That gap is not cosmetic. Every dashboard you own reports correlation, and almost every decision you make needs causation. "Churn went up" is a correlation. "The April price change caused churn to go up" is a causal claim, and it is the only kind of claim a budget meeting actually wants. The data to tell them apart is sitting in your event tables right now. The causal structure that would let you tell them apart is not stored anywhere. It lives in an analyst's head and in 70 lines of SQL nobody can reproduce.
This post is about closing that gap: what causal structure actually is (Pearl-grade, no hand-waving), why events are the natural place it already lives, and how a semantic layer can capture, version, and eventually enforce it.
The gap: dashboards show correlation, decisions need causation
Judea Pearl, who won the 2011 Turing Award for this work, organizes the gap into a Ladder of Causation with three rungs.
- Rung 1, Association (seeing). P(Y | X). "Customers who saw the win-back email reactivated more often." Every BI tool and most ML models live here.
- Rung 2, Intervention (doing). P(Y | do(X)). "If we send the win-back email, how many more customers reactivate?" The
dooperator means you reach in and set X, breaking whatever used to determine it. - Rung 3, Counterfactual (imagining). "This churned customer got the email and left anyway. Would they have stayed if we had not sent it?"
The jump from Rung 1 to Rung 2 is where decisions are made and where money is lost. A dashboard cannot make that jump on its own, because P(Y | X) and P(Y | do(X)) are different quantities whenever a confounder is in play. Which, in an enterprise, is always.

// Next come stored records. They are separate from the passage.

<file path="src/rtl/wb_stage_pipe.sv">
// Writeback stage: selects the result source, aligns and extends load data, and
// registers the register-file write port, the misaligned-load pulse and the retire count.
module wb_stage_pipe #(
  parameter  int DATA_W     = 32,
  parameter  int REG_ADDR_W = 5,
  parameter  int CNT_W      = 32,
  localparam int OFF_W      = $clog2(DATA_W / 8)
) (
  input  logic                  clk,
  input  logic                  rst,
  input  logic                  in_valid,
  output logic                  in_ready,
  input  logic                  stall,
  input  logic                  flush,
  input  logic [1:0]            wb_sel,
  input  logic                  is_memRead,
  input  logic                  is_memWrite,
  input  logic                  reg_write,
  input  logic [REG_ADDR_W-1:0] rd,
  input  logic [2:0]            funct3,
  input  logic [OFF_W-1:0]      addr_lsb,
  input  logic [DATA_W-1:0]     alu_data,
  input  logic [DATA_W-1:0]     mem_data,
  input  logic [DATA_W-1:0]     pc_plus4,
  input  logic [DATA_W-1:0]     imm,
  output logic                  rf_we,
  output logic [REG_ADDR_W-1:0] rf_waddr,
  output logic [DATA_W-1:0]     rf_wdata,
  output logic                  misalign_err,
  output logic [CNT_W-1:0]      retire_cnt
);

  localparam logic [1:0] SEL_ALU = 2'b00;
  localparam logic [1:0] SEL_MEM = 2'b01;
  localparam logic [1:0] SEL_PC4 = 2'b10;
  localparam logic [1:0] SEL_IMM = 2'b11;

  // Shift the addressed lane down to bit 0, then size/sign it by funct3.
  // Code 111 bypasses the lane shift and returns the raw bus word.
  function automatic logic [DATA_W-1:0] load_extend(input logic [DATA_W-1:0] raw,
                                                    input logic [2:0]        f3,
                                                    input logic [OFF_W-1:0]  off);
    logic [DATA_W-1:0] lane;
    logic signed [7:0]  byte_s;
    logic signed [15:0] half_s;
    logic signed [31:0] word_s;
    logic [DATA_W-1:0]  res;
    lane   = raw >> {off, 3'b000};
    byte_s = lane[7:0];
    half_s = lane[15:0];
    word_s = lane[31:0];
    res    = lane;
    case (f3)
      3'b000:  res = DATA_W'(byte_s);
      3'b001:  res = DATA_W'(half_s);
      3'b010:  res = DATA_W'(word_s);
      3'b100:  res = DATA_W'(lane[7:0]);
      3'b101:  res = DATA_W'(lane[15:0]);
      3'b110:  res = DATA_W'(lane[31:0]);
      3'b011:  res = (DATA_W == 64) ? lane : DATA_W'(word_s);
      default: res = raw;
    endcase
    return res;
  endfunction

  // On a 32-bit datapath LD degenerates to LW, so its alignment rule matches too.
  function automatic logic is_misaligned(input logic [2:0]       f3,
                                         input logic [OFF_W-1:0] off);
    logic half_acc;
    logic word_acc;
    logic dbl_acc;
    half_acc = (f3[1:0] == 2'b01);
    word_acc = (f3[1:0] == 2'b10);
    dbl_acc  = (f3 == 3'b011);
    return (half_acc && off[0]) ||
           (word_acc && (off[1:0] != 2'b00)) ||
           (dbl_acc  && (off != '0));
  endfunction

  // Stage 0: acceptance, result select and write qualification (combinational)
  logic              vld_p0;
  logic              mis_p0;
  logic              we_p0;
  logic [DATA_W-1:0] wdata_p0;

  assign in_ready = !stall;
  assign vld_p0   = in_valid && !stall && !flush;
  assign mis_p0   = (wb_sel == SEL_MEM) && is_memRead && is_misaligned(funct3, addr_lsb);
  assign we_p0    = reg_write && !is_memWrite && (rd != '0) && !mis_p0;

  always_comb begin
    wdata_p0 = alu_data;
    case (wb_sel)
      SEL_ALU: wdata_p0 = alu_data;
      SEL_MEM: wdata_p0 = load_extend(mem_data, funct3, addr_lsb);
      SEL_PC4: wdata_p0 = pc_plus4;
      SEL_IMM: wdata_p0 = imm;
      default: wdata_p0 = alu_data;
    endcase
  end

  // Stage 1: registered write port, error pulse and retire counter
  logic                  we_p1;
  logic                  mis_p1;
  logic [REG_ADDR_W-1:0] waddr_p1;
  logic [DATA_W-1:0]     wdata_p1;
  logic [CNT_W-1:0]      cnt_p1;

  always_ff @(posedge clk or posedge rst) begin
    if (rst) begin
      we_p1    <= 1'b0;
      mis_p1   <= 1'b0;
      waddr_p1 <= '0;
      wdata_p1 <= '0;
      cnt_p1   <= '0;
    end else begin
      we_p1  <= vld_p0 && we_p0;
      mis_p1 <= vld_p0 && mis_p0;
      if (vld_p0) begin
        waddr_p1 <= rd;
        wdata_p1 <= wdata_p0;
      end
      // Stores and rd=0 entries retire; only misaligned loads do not.
      if (vld_p0 && !mis_p0) begin
        cnt_p1 <= cnt_p1 + CNT_W'(1);
      end
    end
  end

  assign rf_we        = we_p1;
  assign misalign_err = mis_p1;
  assign rf_waddr     = waddr_p1;
  assign rf_wdata     = wdata_p1;
  assign retire_cnt   = cnt_p1;

endmodule

</file>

Confounders, in one example you already believe
The textbook case: shoe size correlates with reading ability in children. Bigger feet, better reading. Nobody thinks buying bigger shoes makes a child read. Age causes both. Age is a confounder, and the path "reading ability ← age → shoe size" is a backdoor path that manufactures correlation with zero causation.
The enterprise version is everywhere. You email a win-back offer to churned customers and observe that recipients reactivate more. Did the email cause it? Maybe. But you targeted the email at a segment, and segment predicts both who got the email and who was going to reactivate anyway. Segment is the confounder. The naive "reactivation rate among recipients" is the shoe-size number.

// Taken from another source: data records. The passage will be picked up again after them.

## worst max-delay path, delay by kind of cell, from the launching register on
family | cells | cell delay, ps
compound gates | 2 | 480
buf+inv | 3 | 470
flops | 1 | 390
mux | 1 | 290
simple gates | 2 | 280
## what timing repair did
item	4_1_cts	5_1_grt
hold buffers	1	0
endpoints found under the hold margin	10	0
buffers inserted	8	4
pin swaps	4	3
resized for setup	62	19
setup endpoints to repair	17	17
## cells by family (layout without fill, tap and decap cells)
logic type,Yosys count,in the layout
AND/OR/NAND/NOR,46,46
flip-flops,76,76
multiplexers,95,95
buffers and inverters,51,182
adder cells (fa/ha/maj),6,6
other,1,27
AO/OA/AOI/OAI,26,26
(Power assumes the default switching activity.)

The most famous reversal is the 1973 UC Berkeley graduate admissions case. Aggregate data showed 44.2% of male applicants admitted (3,738 of 8,442) versus 34.6% of female applicants (1,494 of 4,321), a statistically significant gap that looked like bias. Broken down by department, women had equal or slightly higher admission rates in most departments. Women applied in greater numbers to more competitive departments with lower admission rates overall. Department was the confounder, and conditioning on it reversed the conclusion (Bickel, Hammel & O'Connell, Science, 1975). This is Simpson's paradox, and it is not a curiosity. It is what happens to any metric you aggregate without knowing the causal structure underneath.
The mechanics, stated precisely
You do not need to mystify this. The machinery is finite.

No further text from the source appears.